**Dataset extract:**
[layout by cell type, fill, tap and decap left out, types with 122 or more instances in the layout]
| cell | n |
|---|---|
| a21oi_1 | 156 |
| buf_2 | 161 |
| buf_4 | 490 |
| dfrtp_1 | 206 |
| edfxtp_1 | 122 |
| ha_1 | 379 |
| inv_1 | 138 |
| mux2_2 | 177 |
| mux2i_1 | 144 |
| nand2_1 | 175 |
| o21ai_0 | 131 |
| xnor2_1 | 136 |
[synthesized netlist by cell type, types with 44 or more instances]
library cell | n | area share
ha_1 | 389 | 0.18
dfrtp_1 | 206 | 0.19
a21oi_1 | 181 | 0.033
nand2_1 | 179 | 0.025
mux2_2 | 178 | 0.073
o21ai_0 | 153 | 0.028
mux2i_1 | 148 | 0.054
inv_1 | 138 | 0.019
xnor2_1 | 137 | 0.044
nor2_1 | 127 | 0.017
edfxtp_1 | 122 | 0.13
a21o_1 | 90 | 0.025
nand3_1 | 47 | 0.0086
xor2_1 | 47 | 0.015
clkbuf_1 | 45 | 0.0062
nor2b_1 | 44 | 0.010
<file path="src/hw/rtl/balt_pkg.sv">
// shared types and constants for the bus activity led timer
`timescale 1ns / 1ps

package balt_pkg;

    localparam int NUM_CHANNELS = 4;
    localparam int LED_W        = 4;
    localparam int TIMER_W      = 16;
    localparam int DIV_W        = 8;
    localparam int SHIFT_W      = 4;
    localparam int CFG_IDX_W    = 8;
    localparam int CFG_DATA_W   = 16;
    localparam int CH_CMP_W     = 5;

    localparam logic [TIMER_W-1:0] RED_BLINK_RST   = TIMER_W'(50);
    localparam logic [TIMER_W-1:0] GREEN_BLINK_RST = TIMER_W'(50);
    localparam logic [DIV_W-1:0]   REFRESH_RST     = DIV_W'(10);
    localparam logic [SHIFT_W-1:0] SHIFT_RST       = SHIFT_W'(3);

    typedef enum logic [1:0] {
        REQ_TICK   = 2'd0,
        REQ_PACKET = 2'd1,
        REQ_RED    = 2'd2,
        REQ_GREEN  = 2'd3
    } req_t;

    typedef enum logic [CFG_IDX_W-1:0] {
        CFG_RED_BLINK   = 8'd0,
        CFG_GREEN_BLINK = 8'd1,
        CFG_REFRESH     = 8'd2,
        CFG_SHIFT       = 8'd3
    } cfg_idx_t;

    typedef struct packed {
        logic [1:0] req_type;
        logic [1:0] channel;
    } in_word_t;

    typedef struct packed {
        logic [LED_W-1:0] red_leds;
        logic [LED_W-1:0] green_leds;
    } out_word_t;

    typedef struct packed {
        logic [TIMER_W-1:0] red_blink_ticks;
        logic [TIMER_W-1:0] green_blink_ticks;
        logic [DIV_W-1:0]   refresh_period;
        logic [SHIFT_W-1:0] load_shift;
    } cfg_t;

    typedef struct packed {
        logic tick;
        logic packet;
        logic red_blink;
        logic green_blink;
        logic load;
    } chan_ctrl_t;

endpackage

</file>
<file path="src/hw/rtl/balt_cfg_regs.sv">
// configuration register bank
`timescale 1ns / 1ps

module balt_cfg_regs (
    input  logic                             aclk,
    input  logic                             aresetn,
    input  logic                             cfg_valid,
    output logic                             cfg_ready,
    input  logic [balt_pkg::CFG_IDX_W-1:0]   cfg_index,
    input  logic [balt_pkg::CFG_DATA_W-1:0]  cfg_data,
    output balt_pkg::cfg_t                   cfg
);

    balt_pkg::cfg_t cfg_reg;
    balt_pkg::cfg_t cfg_next;

    assign cfg_ready = 1'b1;
    assign cfg       = cfg_reg;

    always_comb begin
        cfg_next = cfg_reg;
        if (cfg_valid) begin
            case (cfg_index)
                balt_pkg::CFG_RED_BLINK: begin
                    cfg_next.red_blink_ticks = cfg_data[balt_pkg::TIMER_W-1:0];
                end
                balt_pkg::CFG_GREEN_BLINK: begin
                    cfg_next.green_blink_ticks = cfg_data[balt_pkg::TIMER_W-1:0];
                end
                balt_pkg::CFG_REFRESH: begin
                    cfg_next.refresh_period = cfg_data[balt_pkg::DIV_W-1:0];
                end
                balt_pkg::CFG_SHIFT: begin
                    cfg_next.load_shift = cfg_data[balt_pkg::SHIFT_W-1:0];
                end
                default: begin
                    cfg_next = cfg_reg;
                end
            endcase
        end
    end

    always_ff @(posedge aclk) begin
        if (!aresetn) begin
            cfg_reg.red_blink_ticks   <= balt_pkg::RED_BLINK_RST;
            cfg_reg.green_blink_ticks <= balt_pkg::GREEN_BLINK_RST;
            cfg_reg.refresh_period    <= balt_pkg::REFRESH_RST;
            cfg_reg.load_shift        <= balt_pkg::SHIFT_RST;
        end else begin
            cfg_reg <= cfg_next;
        end
    end

endmodule

</file>
<file path="src/hw/rtl/balt_channel.sv">
// per-channel red and green timers and packet counter
`timescale 1ns / 1ps

module balt_channel (
    input  logic                            aclk,
    input  logic                            aresetn,
    input  balt_pkg::chan_ctrl_t            ctrl,
    input  balt_pkg::cfg_t                  cfg,
    output logic                            red_lit,
    output logic                            green_lit
);

    logic [balt_pkg::TIMER_W-1:0] red_timer_reg, red_timer_next;
    logic [balt_pkg::TIMER_W-1:0] green_timer_reg, green_timer_next;
    logic [balt_pkg::TIMER_W-1:0] pkt_count_reg, pkt_count_next;

    assign red_lit   = (red_timer_reg != '0);
    assign green_lit = (green_timer_reg != '0);

    always_comb begin
        red_timer_next   = red_timer_reg;
        green_timer_next = green_timer_reg;
        pkt_count_next   = pkt_count_reg;

        if (ctrl.red_blink) begin
            red_timer_next = cfg.red_blink_ticks;
        end else if (ctrl.tick && red_lit) begin
            red_timer_next = red_timer_reg - 1'b1;
        end

        if (ctrl.green_blink) begin
            green_timer_next = cfg.green_blink_ticks;
        end else if (ctrl.tick) begin
            if (ctrl.load && (pkt_count_reg != '0)) begin
                green_timer_next = pkt_count_reg >> cfg.load_shift;
            end else if (green_lit) begin
                green_timer_next = green_timer_reg - 1'b1;
            end
        end

        if (ctrl.packet) begin
            if (pkt_count_reg != '1) begin
                pkt_count_next = pkt_count_reg + 1'b1;
            end
        end else if (ctrl.tick && ctrl.load) begin
            pkt_count_next = '0;
        end
    end

    always_ff @(posedge aclk) begin
        if (!aresetn) begin
            red_timer_reg   <= '0;
            green_timer_reg <= '0;
            pkt_count_reg   <= '0;
        end else begin
            red_timer_reg   <= red_timer_next;
            green_timer_reg <= green_timer_next;
            pkt_count_reg   <= pkt_count_next;
        end
    end

endmodule

</file>
<file path="src/hw/rtl/bus_activity_led_timer_core.sv">
// top level of the bus activity led timer
`timescale 1ns / 1ps

// every input word is taken when offered and a new one can follow in the next cycle;
// each channel's timers and packet counter are registers, and a tick word
// yields one led word held in an output register, valid the cycle after the tick is
// taken; while that word waits for m_ready the input side is held off for every word

module bus_activity_led_timer_core (
    input  logic                             aclk,
    input  logic                             aresetn,
    input  logic                             s_valid,
    output logic                             s_ready,
    input  balt_pkg::in_word_t               s_data,
    output logic                             m_valid,
    input  logic                             m_ready,
    output balt_pkg::out_word_t              m_data,
    input  logic                             cfg_valid,
    output logic                             cfg_ready,
    input  logic [balt_pkg::CFG_IDX_W-1:0]   cfg_index,
    input  logic [balt_pkg::CFG_DATA_W-1:0]  cfg_data
);

    balt_pkg::cfg_t cfg;

    logic                         in_fire;
    logic                         tick;
    logic                         load;
    logic [balt_pkg::DIV_W:0]     div_inc;
    logic [balt_pkg::DIV_W-1:0]   div_reg, div_next;
    logic                         out_valid_reg, out_valid_next;
    balt_pkg::out_word_t          out_data_reg, out_data_next;
    logic [balt_pkg::NUM_CHANNELS-1:0] red_lit, green_lit;

    balt_cfg_regs u_cfg (
        .aclk      (aclk),
        .aresetn   (aresetn),
        .cfg_valid (cfg_valid),
        .cfg_ready (cfg_ready),
        .cfg_index (cfg_index),
        .cfg_data  (cfg_data),
        .cfg       (cfg)
    );

    assign s_ready = !out_valid_reg || m_ready;
    assign in_fire = s_valid && s_ready;
    assign tick    = in_fire && (s_data.req_type == balt_pkg::REQ_TICK);
    assign div_inc = {1'b0, div_reg} + 1'b1;
    assign load    = (div_inc >= {1'b0, cfg.refresh_period});

    genvar c;
    generate
        for (c = 0; c < balt_pkg::NUM_CHANNELS; c++) begin : g_chan
            localparam logic [balt_pkg::CH_CMP_W-1:0] CIDX = balt_pkg::CH_CMP_W'(c);
            logic                 hit;
            balt_pkg::chan_ctrl_t ctrl;

            assign hit = in_fire
                && ({{(balt_pkg::CH_CMP_W-2){1'b0}}, s_data.channel} == CIDX);

            assign ctrl.tick        = tick;
            assign ctrl.load        = load;
            assign ctrl.packet      = hit && (s_data.req_type == balt_pkg::REQ_PACKET);
            assign ctrl.red_blink   = hit && (s_data.req_type == balt_pkg::REQ_RED);
            assign ctrl.green_blink = hit && (s_data.req_type == balt_pkg::REQ_GREEN);

            balt_channel u_chan (
                .aclk      (aclk),
                .aresetn   (aresetn),
                .ctrl      (ctrl),
                .cfg       (cfg),
                .red_lit   (red_lit[c]),
                .green_lit (green_lit[c])
            );
        end
    endgenerate

    always_comb begin
        out_data_next = out_data_reg;
        out_data_next.red_leds   = '0;
        out_data_next.green_leds = '0;
        for (int i = 0; i < balt_pkg::LED_W; i++) begin
            if (i < balt_pkg::NUM_CHANNELS) begin
                out_data_next.red_leds[i]   = red_lit[i];
                out_data_next.green_leds[i] = green_lit[i];
            end
        end
    end

    always_comb begin
        div_next       = div_reg;
        out_valid_next = out_valid_reg;
        if (m_ready) begin
            out_valid_next = 1'b0;
        end
        if (tick) begin
            out_valid_next = 1'b1;
            // wrap the divider on a load tick
            div_next = load ? '0 : div_inc[balt_pkg::DIV_W-1:0];
        end
    end

    always_ff @(posedge aclk) begin
        if (!aresetn) begin
            div_reg       <= '0;
            out_valid_reg <= 1'b0;
        end else begin
            div_reg       <= div_next;
            out_valid_reg <= out_valid_next;
        end
    end

    always_ff @(posedge aclk) begin
        if (tick) begin
            out_data_reg <= out_data_next;
        end
    end

    assign m_valid = out_valid_reg;
    assign m_data  = out_data_reg;

endmodule
</file>
## config.mk

```make
export PLATFORM = sky130hd
export DESIGN_NAME = cse_qmul
export DESIGN_NICKNAME = d
export VERILOG_FILES = /design/src/cse_pkg.sv /design/src/cse_qmul.sv
export SDC_FILE = /design/constraint.sdc
export NUM_CORES = 2
export LEC_CHECK = 0
export ABC_AREA = 1
export BUFFER_PORTS_ARGS = -buffer_cell sky130_fd_sc_hd__buf_4
export CORE_UTILIZATION = 37
export CTS_CLUSTER_DIAMETER = 30
export DETAILED_ROUTE_END_ITERATION = 7
export PLACE_DENSITY = 0.5
export SYNTH_ARGS = -nofsm -noshare
export SYNTH_HDL_FRONTEND = slang
export SYNTH_SLANG_ARGS = --single-unit
```

## constraint.sdc

```tcl
create_clock -name clk -period 15.06 [get_ports clk]
set_input_delay 0.753 -clock clk [delete_from_list [all_inputs] [get_ports clk]]
set_output_delay 0.753 -clock clk [all_outputs]
set_load 0.005 [all_outputs]
```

**Aim of the task:**
From the data above, gather every line that includes the word "held".

**Solution:**
// yields one led word held in an output register, valid the cycle after the tick is
// taken; while that word waits for m_ready the input side is held off for every word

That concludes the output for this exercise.